■ **What this task involves**: One number is the whole answer: how many lines of the records include "global".
--------
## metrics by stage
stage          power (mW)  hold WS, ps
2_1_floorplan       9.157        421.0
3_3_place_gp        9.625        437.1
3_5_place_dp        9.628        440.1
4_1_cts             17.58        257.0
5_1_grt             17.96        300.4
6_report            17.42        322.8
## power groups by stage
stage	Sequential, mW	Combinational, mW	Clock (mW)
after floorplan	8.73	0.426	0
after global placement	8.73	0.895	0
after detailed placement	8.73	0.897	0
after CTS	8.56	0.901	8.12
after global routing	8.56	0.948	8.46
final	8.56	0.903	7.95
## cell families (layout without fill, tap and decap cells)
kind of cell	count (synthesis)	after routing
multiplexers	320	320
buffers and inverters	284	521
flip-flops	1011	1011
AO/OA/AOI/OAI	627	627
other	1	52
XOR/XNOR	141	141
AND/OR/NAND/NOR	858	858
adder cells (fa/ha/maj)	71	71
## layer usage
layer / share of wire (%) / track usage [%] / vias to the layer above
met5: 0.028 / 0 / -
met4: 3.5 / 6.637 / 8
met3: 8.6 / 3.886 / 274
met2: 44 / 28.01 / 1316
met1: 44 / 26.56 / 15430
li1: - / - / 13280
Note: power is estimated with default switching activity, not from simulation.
--------
■ **Solution to this problem**: 2